Please join us at the Frances Short Pond on Thursday, June 2nd at 6:00PM. Access the pond by following N Aztec St. north until the road ends at a small dirt parking lot. Directions to the pond can be found here.
How I Came to Love Engineers
Allen Haden, Aquatic Ecologist and Project Manager,
Natural Channel Designs, Inc.
Thursday, May 5th, 6:00pm
Montoya Community Center
Rio de Flag has eroded a narrow basalt canyon at Museum of Northern Arizona, Flagstaff, Arizona, Photo courteous of Tom Bean
Predicting stream morphology allows us to assess and restore streams and ecological function. Please join us Thursday, May 5th, for a presentation by Allen Haden, who will give a brief primer on how we can predict stream morphology.
Allen is an aquatic ecologist with Natural Channel Designs, Inc. and has broad experience with aquatic habitats and stream systems in the arid Southwest.

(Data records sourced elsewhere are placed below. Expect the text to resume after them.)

## config.mk

```make
export PLATFORM = sky130hd
export DESIGN_NAME = spi_word_rx
export DESIGN_NICKNAME = d
export VERILOG_FILES = /design/src/rtl/spi_word_rx.sv
export SDC_FILE = /design/constraint.sdc
export NUM_CORES = 1
export LEC_CHECK = 0
export CAP_MARGIN = 20
export CORE_AREA = 10 10 83 92
export CTS_CLUSTER_DIAMETER = 40
export DETAILED_ROUTE_END_ITERATION = 10
export DIE_AREA = 0 0 93 102
export SLEW_MARGIN = 25
export SYNTH_ARGS = -nofsm -noshare
export SYNTH_HDL_FRONTEND = slang
export SYNTH_SLANG_ARGS = --single-unit
```

## constraint.sdc

```tcl
create_clock -name clk -period 1.6 [get_ports clk]
set_input_delay 0.16 -clock clk [delete_from_list [all_inputs] [get_ports clk]]
set_output_delay 0.16 -clock clk [all_outputs]
set_load 0.05 [all_outputs]
```

## src/rtl/spi_word_rx.sv

```systemverilog
// Purpose: SPI mode-0 receive endpoint; oversamples cs/sclk/sdi on clk and reassembles WIDTH-bit words.
// Latency: data/data_valid update on the 2nd clk edge after the edge that first samples the final sclk high.
// Backpressure: none; data_valid is a one-cycle pulse and the consumer must take it when it appears.
//
// Ports:
//   clk        system clock, all logic on its rising edge
//   rst        synchronous active-high reset
//   cs         chip select, active low, asynchronous
//   sclk       serial clock, asynchronous, idles low
//   sdi        serial data, valid at sclk rising edge
//   data       last complete received word (held until the next data_valid)
//   data_valid one-cycle pulse when data updates
//   frame_err  one-cycle pulse when cs rises with a partial word collected
//   busy       high while a frame is active (synchronised cs low)
module spi_word_rx #(
  parameter int WIDTH     = 16,
  parameter bit MSB_FIRST = 1'b1
) (
  input  logic             clk,
  input  logic             rst,
  input  logic             cs,
  input  logic             sclk,
  input  logic             sdi,
  output logic [WIDTH-1:0] data,
  output logic             data_valid,
  output logic             frame_err,
  output logic             busy
);

  localparam int CW = (WIDTH > 2) ? $clog2(WIDTH) : 1;
  localparam logic [CW-1:0] LAST_BIT = CW'(WIDTH - 1);

  typedef enum logic {
    IDLE,
    ACTIVE
  } state_t;

  state_t state, state_nxt;

  // Two-flop synchronisers plus one delay flop on cs and sclk for edge detection.
  // cs resets high so a frame only starts on an observed high-to-low transition.
  logic cs_s1, cs_s2, cs_d;
  logic sclk_s1, sclk_s2, sclk_d;
  logic sdi_s1, sdi_s2;

  always_ff @(posedge clk) begin
    if (rst) begin
      cs_s1   <= 1'b1;
      cs_s2   <= 1'b1;
      cs_d    <= 1'b1;
      sclk_s1 <= 1'b0;
      sclk_s2 <= 1'b0;
      sclk_d  <= 1'b0;
      sdi_s1  <= 1'b0;
      sdi_s2  <= 1'b0;
    end else begin
      cs_s1   <= cs;
      cs_s2   <= cs_s1;
      cs_d    <= cs_s2;
      sclk_s1 <= sclk;
      sclk_s2 <= sclk_s1;
      sclk_d  <= sclk_s2;
      sdi_s1  <= sdi;
      sdi_s2  <= sdi_s1;
    end
  end

  logic sclk_rise, cs_fall, cs_rise;
  assign sclk_rise = sclk_s2 & ~sclk_d;
  assign cs_fall   = ~cs_s2 & cs_d;
  assign cs_rise   = cs_s2 & ~cs_d;

  logic [CW-1:0]    bitcnt;
  logic [WIDTH-1:0] shreg;
  logic [WIDTH-1:0] shifted;

  // Shift direction decides where the first bit ends up once the word is full.
  assign shifted = MSB_FIRST ? {shreg[WIDTH-2:0], sdi_s2} : {sdi_s2, shreg[WIDTH-1:1]};

  logic start, shift_en, word_done, abort;

  always_ff @(posedge clk) begin
    if (rst) begin
      state <= IDLE;
    end else begin
      state <= state_nxt;
    end
  end

  // cs_rise has priority over a coincident sclk_rise: that bit is dropped and
  // the partial-word test uses the count from before the dropped edge.
  always_comb begin
    state_nxt = state;
    start     = 1'b0;
    shift_en  = 1'b0;
    word_done = 1'b0;
    abort     = 1'b0;
    case (state)
      IDLE: begin
        if (cs_fall) begin
          state_nxt = ACTIVE;
          start     = 1'b1;
        end
      end
      ACTIVE: begin
        if (cs_rise) begin
          state_nxt = IDLE;
          abort     = (bitcnt != '0);
        end else if (sclk_rise) begin
          shift_en  = 1'b1;
          word_done = (bitcnt == LAST_BIT);
        end
      end
      default: state_nxt = IDLE;
    endcase
  end

  always_ff @(posedge clk) begin
    if (rst) begin
      bitcnt     <= '0;
      shreg      <= '0;
      data       <= '0;
      data_valid <= 1'b0;
      frame_err  <= 1'b0;
    end else begin
      data_valid <= word_done;
      frame_err  <= abort;
      if (start || abort) begin
        bitcnt <= '0;
        shreg  <= '0;
      end else if (shift_en) begin
        if (word_done) begin
          data   <= shifted;
          bitcnt <= '0;
          shreg  <= '0;
        end else begin
          shreg  <= shifted;
          bitcnt <= bitcnt + CW'(1);
        end
      end
    end
  end

  assign busy = (state == ACTIVE);

endmodule

```

==> impl_metrics.ini <==
[run_status]
status = finished, final reports clean

[yosys]
async_flop_share = 0
ys.flop_type = dfxtp_1
syn_area_sq_um = 1950
synth_edf_count = 0
synth_warnings = 0
synth-seq-area-share = 0.473
syn_inst = 197
synth_area_per_cell_sq_um = 9.88
synth_seq_cells = 46
synthDistinctLibCells = 33
synth_nets = 204

[job]
cap_violations = 0

[global_routing]
gr-usage-all-layers = 0.0880
grt_pass1_vias = 1493
grt_overflow_total = 0
grt_pass1_wl_um = 6910
grt_antenna_before_repair = 0
grt_max_degree = 33

[floorplanning]
rows = 29
start_util = 0.339
dieWidth_um = 93
core_area_sq_um = 5730
dieArea_sq_um = 9490
die_h_um = 102
ios = 24

[clock_tree]
cts_tree = done
post_cts_buffers = 0
cts_buffers = 5
clk_pin_slew_worst_paths_ns = 0.08
clk_latency_ns = 0.30
cts_sinks = 46
h-tree-depth = 2
cts_root_buffer = clkbuf_8
cts_buffer_depth = 2
ctsHoldBuffers = 0

[setup_path]
cp_top_family = compound AO/OA/AOI/OAI gates
slowest_stage = or3b_1
start_kind = flop
cp.arrival_ns = 1.79
crit_path_max_incr_delay_ns = 0.36
crit_buf_inv = 2
crit_path_end_kind = flop
cp_data_required_time_ns = 1.82
critPathMaxFanout = 19
path_class = reg -> reg
cp_cell_sequence = inv_1, ha_1, or3b_1, a311o_1, buf_12, a211oi_2

[timing]
finClkSkew_ns = 0.00868
fin_crit_sh = 0.984
tightest_slew_ns = 0.481
grt_setup_unrepaired = true
slew_viol_final = 0
timing.fmax_mhz = 635
min_period_ns = 1.57
setup_viol_count_final = 0
postLayoutSetupSlackWorst_ns = 0.0259
hold_viol = 0
slew_headroom = 0.678

[finish]
drive_above_1_share = 0.294
diodes = 0
stdcell_area_sq_um = 2410
finalNetCount = 234
instances_no_fill = 305
nFillCells = 598
area_growth_pct = 23.9

[route]
avgRoutedWirePerCell_um = 12.4
drc = 0
detail-route-antenna-nets = 0
drt_pre_antenna_iters = 4
num_vias = 1468
drt-total-wl_um = 3790
drtIter0Drc = 69
via_per_inst = 4.81

[pwr]
p_int_mw = 1.66
power.density_nw_per_um2 = 872
p_sw_mw = 0.442
vdd_drop_max_uv = 402
seq_power_share = 0.552
p_clk_frac = 0.402
p_leak_nw = 0.817
p_comb_frac = 0.046
netSwitchingFraction = 0.210

[placement]
dp_slack_ns = -0.0420
place_area_sq_um = 2280
numPortBuffers = 23
gp_congestion = 0.775
dp.cells = 297
dp_hpwl_um = 2630

[hold_path]
hp-class = in -> reg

We look forward to seeing you next Thursday, May 5th at 6:00PM at the Montoya Community Center. Enjoy the spring storms ahead of us this weekend!
Please join us on Saturday, April 23rd in celebrating Earth Day with the City of Flagstaff. The Friends of the Rio is partnering with AZ Conservation Corps to lead a community/Rio cleanup from 9am-11am and we’d love to have you out to help! We had a great time last year and made a big impact along the Rio near downtown. All participants will be entered into a prize drawing!
Please visit the Flagstaff Earth Day Facebook page for more information. If you’re interested in attending any of the workshops, please RSVP here indicating which workshops you will attend.
Volunteers from Heichal Baoranim/Temple in the Pines pose with 29 bags of waste removed during a cleanup event Sunday, April 3rd, 2016
We would like to extend our gratitude to the families from Heichal Baoranim/Temple in the Pines who came out to cleanup the Rio just downstream of Old Rte. 66 near Picture Canyon on Sunday, April 3rd. This particular stretch of the Rio becomes a landscape of trash each year as trash flows through a large part of Flagstaff’s stormwater infrastructure and ends up collecting at this site.
In just 2.5 hours these fifteen efficient volunteers collected thirteen bags of recyclable waste and sixteen of non-recyclable waste. Thank you for your hard work and dedication to keeping our watershed healthy and clean!